Information supplied section start
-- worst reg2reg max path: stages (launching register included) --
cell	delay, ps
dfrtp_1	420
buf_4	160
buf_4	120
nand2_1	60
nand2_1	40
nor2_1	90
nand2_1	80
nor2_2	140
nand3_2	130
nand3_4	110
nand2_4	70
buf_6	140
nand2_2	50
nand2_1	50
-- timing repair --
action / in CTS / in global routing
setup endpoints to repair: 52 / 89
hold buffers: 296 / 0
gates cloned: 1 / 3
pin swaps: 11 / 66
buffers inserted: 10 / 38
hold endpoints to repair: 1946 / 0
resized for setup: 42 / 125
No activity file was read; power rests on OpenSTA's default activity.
Information supplied section end
> **Work order**
Copy exactly, and only, the lines from the line that contains "pin swaps: 11 / 66" through the end of the data above.

> **Exercise result**
pin swaps: 11 / 66
buffers inserted: 10 / 38
hold endpoints to repair: 1946 / 0
resized for setup: 42 / 125
No activity file was read; power rests on OpenSTA's default activity.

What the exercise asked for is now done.